ASSIGNMENT
Where "flipper" occurs in a line of the entries below, copy that line.

(Saved data entries)

((

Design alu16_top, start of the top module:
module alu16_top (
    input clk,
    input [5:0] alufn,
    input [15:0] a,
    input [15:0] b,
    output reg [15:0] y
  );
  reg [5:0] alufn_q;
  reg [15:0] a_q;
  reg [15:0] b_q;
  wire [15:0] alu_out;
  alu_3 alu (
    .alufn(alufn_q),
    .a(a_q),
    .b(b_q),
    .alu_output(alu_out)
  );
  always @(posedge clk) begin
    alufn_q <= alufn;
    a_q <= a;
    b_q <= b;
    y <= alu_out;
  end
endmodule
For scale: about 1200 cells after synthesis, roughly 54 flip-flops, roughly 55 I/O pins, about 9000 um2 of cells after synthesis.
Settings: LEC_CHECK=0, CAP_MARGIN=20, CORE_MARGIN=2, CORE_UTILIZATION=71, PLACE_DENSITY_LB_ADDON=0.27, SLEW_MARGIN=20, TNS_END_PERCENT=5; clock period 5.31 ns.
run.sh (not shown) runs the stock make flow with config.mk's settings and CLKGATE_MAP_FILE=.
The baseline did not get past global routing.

))
((

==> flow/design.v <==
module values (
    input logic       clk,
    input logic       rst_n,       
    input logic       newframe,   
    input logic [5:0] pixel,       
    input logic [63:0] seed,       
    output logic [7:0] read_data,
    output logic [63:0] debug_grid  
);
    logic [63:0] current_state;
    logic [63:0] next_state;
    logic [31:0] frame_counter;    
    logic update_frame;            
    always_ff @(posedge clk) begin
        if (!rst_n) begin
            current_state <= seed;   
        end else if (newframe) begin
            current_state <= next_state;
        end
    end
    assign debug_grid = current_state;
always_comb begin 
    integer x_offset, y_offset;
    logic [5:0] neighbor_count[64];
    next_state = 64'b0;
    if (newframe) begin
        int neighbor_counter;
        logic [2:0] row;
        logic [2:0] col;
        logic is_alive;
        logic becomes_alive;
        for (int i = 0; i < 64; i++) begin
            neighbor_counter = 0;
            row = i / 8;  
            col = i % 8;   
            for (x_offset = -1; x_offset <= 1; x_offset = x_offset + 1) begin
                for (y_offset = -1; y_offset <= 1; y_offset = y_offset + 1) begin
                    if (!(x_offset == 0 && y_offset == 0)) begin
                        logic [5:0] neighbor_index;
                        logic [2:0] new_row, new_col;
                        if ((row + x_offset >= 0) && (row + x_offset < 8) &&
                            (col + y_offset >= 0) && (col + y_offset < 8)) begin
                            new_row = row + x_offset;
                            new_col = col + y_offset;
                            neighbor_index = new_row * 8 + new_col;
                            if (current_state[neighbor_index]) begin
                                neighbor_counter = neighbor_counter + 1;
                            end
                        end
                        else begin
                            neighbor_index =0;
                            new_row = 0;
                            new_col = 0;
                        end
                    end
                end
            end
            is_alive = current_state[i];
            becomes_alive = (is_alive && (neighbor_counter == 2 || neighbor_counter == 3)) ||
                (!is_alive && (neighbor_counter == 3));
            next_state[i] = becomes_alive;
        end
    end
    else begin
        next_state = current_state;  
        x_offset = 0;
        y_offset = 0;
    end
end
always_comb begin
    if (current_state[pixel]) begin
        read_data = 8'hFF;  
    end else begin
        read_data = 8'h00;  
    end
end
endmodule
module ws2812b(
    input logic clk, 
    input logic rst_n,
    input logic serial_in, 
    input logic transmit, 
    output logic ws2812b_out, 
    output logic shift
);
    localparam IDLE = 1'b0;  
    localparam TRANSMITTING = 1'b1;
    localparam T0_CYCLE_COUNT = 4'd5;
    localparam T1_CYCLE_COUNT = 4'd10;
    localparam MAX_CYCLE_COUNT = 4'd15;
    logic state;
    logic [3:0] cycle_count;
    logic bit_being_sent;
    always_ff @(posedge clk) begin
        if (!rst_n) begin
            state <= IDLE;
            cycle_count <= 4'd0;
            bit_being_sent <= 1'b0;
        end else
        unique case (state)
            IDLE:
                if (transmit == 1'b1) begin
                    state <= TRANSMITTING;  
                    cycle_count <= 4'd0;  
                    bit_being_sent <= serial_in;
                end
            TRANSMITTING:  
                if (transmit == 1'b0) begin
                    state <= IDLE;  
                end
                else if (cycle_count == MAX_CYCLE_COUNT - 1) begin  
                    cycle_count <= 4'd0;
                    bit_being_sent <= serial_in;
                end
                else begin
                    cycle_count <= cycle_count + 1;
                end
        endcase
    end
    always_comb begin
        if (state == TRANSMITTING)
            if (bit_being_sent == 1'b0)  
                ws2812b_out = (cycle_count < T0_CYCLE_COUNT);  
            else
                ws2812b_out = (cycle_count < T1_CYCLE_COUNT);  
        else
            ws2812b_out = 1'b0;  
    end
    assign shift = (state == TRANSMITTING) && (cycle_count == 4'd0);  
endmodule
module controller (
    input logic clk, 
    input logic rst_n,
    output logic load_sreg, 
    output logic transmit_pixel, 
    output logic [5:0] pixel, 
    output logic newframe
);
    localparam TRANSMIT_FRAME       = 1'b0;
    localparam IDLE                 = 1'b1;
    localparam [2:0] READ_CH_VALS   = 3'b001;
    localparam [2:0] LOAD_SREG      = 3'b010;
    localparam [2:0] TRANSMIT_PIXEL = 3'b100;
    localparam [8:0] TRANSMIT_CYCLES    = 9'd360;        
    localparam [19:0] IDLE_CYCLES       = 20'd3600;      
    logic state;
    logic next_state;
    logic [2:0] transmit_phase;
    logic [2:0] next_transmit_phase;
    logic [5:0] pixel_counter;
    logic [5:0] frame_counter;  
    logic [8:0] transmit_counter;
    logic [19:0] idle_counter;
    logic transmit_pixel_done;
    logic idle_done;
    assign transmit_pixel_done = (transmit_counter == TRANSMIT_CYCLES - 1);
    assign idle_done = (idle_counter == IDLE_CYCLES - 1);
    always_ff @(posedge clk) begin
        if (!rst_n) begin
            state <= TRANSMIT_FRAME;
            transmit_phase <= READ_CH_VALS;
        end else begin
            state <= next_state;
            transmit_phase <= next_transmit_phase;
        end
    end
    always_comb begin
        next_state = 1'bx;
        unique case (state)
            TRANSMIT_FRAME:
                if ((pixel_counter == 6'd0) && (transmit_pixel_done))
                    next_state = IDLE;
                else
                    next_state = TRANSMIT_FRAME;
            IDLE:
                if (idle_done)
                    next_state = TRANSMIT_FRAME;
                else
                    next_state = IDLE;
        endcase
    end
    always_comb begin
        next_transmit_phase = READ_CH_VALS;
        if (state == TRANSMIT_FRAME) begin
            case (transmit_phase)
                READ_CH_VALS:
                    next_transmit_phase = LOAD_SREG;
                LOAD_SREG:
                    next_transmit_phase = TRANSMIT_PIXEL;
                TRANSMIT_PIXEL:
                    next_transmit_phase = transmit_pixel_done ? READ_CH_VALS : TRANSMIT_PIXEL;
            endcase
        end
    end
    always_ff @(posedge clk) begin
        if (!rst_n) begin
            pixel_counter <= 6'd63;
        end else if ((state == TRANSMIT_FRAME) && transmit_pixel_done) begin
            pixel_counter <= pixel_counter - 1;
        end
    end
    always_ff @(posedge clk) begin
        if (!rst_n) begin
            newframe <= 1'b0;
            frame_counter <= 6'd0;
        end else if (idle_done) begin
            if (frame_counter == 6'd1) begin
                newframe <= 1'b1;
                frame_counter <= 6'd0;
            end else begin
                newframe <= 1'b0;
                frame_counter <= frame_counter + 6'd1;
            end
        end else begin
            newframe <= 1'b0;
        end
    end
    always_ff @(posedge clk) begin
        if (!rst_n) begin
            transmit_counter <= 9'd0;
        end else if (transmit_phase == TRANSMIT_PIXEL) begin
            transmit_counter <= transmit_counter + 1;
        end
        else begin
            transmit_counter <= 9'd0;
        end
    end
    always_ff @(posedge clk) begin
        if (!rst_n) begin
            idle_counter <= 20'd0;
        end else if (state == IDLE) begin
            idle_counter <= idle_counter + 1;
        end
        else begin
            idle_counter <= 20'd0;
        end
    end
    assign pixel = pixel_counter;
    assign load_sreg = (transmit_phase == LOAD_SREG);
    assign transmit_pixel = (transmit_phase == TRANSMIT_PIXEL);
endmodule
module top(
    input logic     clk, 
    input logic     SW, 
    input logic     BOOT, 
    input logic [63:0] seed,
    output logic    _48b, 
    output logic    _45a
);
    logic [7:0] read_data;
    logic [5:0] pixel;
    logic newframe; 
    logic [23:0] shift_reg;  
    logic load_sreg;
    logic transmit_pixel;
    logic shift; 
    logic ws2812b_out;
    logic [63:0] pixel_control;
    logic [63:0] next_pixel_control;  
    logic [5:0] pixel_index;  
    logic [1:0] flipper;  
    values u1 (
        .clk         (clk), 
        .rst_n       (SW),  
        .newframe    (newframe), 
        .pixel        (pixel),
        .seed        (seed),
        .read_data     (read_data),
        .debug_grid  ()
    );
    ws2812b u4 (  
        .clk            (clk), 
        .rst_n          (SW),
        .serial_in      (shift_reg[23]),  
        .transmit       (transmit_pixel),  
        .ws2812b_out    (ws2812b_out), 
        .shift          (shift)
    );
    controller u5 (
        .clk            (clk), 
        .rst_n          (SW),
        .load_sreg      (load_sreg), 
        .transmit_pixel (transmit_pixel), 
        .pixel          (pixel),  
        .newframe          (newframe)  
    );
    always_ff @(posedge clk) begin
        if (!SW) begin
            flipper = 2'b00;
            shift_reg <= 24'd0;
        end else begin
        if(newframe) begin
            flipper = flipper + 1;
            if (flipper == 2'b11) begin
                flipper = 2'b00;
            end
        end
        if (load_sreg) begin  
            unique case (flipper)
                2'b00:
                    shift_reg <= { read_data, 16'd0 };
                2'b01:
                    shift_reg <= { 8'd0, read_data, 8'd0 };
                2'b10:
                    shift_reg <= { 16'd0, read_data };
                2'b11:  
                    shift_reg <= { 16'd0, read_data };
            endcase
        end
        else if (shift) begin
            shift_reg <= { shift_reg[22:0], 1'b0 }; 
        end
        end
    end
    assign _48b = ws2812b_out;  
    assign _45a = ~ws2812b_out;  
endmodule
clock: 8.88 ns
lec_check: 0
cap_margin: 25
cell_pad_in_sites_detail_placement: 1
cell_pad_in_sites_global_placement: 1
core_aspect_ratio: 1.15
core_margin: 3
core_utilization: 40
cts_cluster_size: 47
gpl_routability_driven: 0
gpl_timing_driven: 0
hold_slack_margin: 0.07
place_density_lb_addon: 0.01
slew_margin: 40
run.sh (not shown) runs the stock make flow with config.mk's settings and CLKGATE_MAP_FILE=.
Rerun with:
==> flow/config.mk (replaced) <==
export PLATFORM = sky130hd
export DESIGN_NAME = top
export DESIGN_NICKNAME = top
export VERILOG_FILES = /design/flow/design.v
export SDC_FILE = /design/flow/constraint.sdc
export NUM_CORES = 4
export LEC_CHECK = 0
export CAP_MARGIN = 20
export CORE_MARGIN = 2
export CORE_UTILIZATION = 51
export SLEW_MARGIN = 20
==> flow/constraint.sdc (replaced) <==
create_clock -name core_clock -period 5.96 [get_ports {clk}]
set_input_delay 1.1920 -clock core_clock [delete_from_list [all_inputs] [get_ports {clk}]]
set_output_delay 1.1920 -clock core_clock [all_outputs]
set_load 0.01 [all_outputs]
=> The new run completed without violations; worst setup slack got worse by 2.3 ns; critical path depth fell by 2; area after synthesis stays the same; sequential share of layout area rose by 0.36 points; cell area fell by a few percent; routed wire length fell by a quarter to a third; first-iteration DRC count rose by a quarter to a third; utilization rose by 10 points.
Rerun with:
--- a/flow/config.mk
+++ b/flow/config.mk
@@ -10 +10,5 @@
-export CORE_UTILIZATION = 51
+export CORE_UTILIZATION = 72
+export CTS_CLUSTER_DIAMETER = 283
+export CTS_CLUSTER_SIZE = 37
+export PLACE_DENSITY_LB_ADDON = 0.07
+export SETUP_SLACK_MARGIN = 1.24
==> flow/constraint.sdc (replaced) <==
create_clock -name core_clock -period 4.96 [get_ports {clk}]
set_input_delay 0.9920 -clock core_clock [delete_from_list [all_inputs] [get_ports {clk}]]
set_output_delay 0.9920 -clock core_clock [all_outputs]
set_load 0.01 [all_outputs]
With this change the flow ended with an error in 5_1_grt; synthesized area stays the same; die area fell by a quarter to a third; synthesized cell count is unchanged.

))

SOLUTION TO THE EXERCISE
    logic [1:0] flipper;  
            flipper = 2'b00;
            flipper = flipper + 1;
            if (flipper == 2'b11) begin
                flipper = 2'b00;
            unique case (flipper)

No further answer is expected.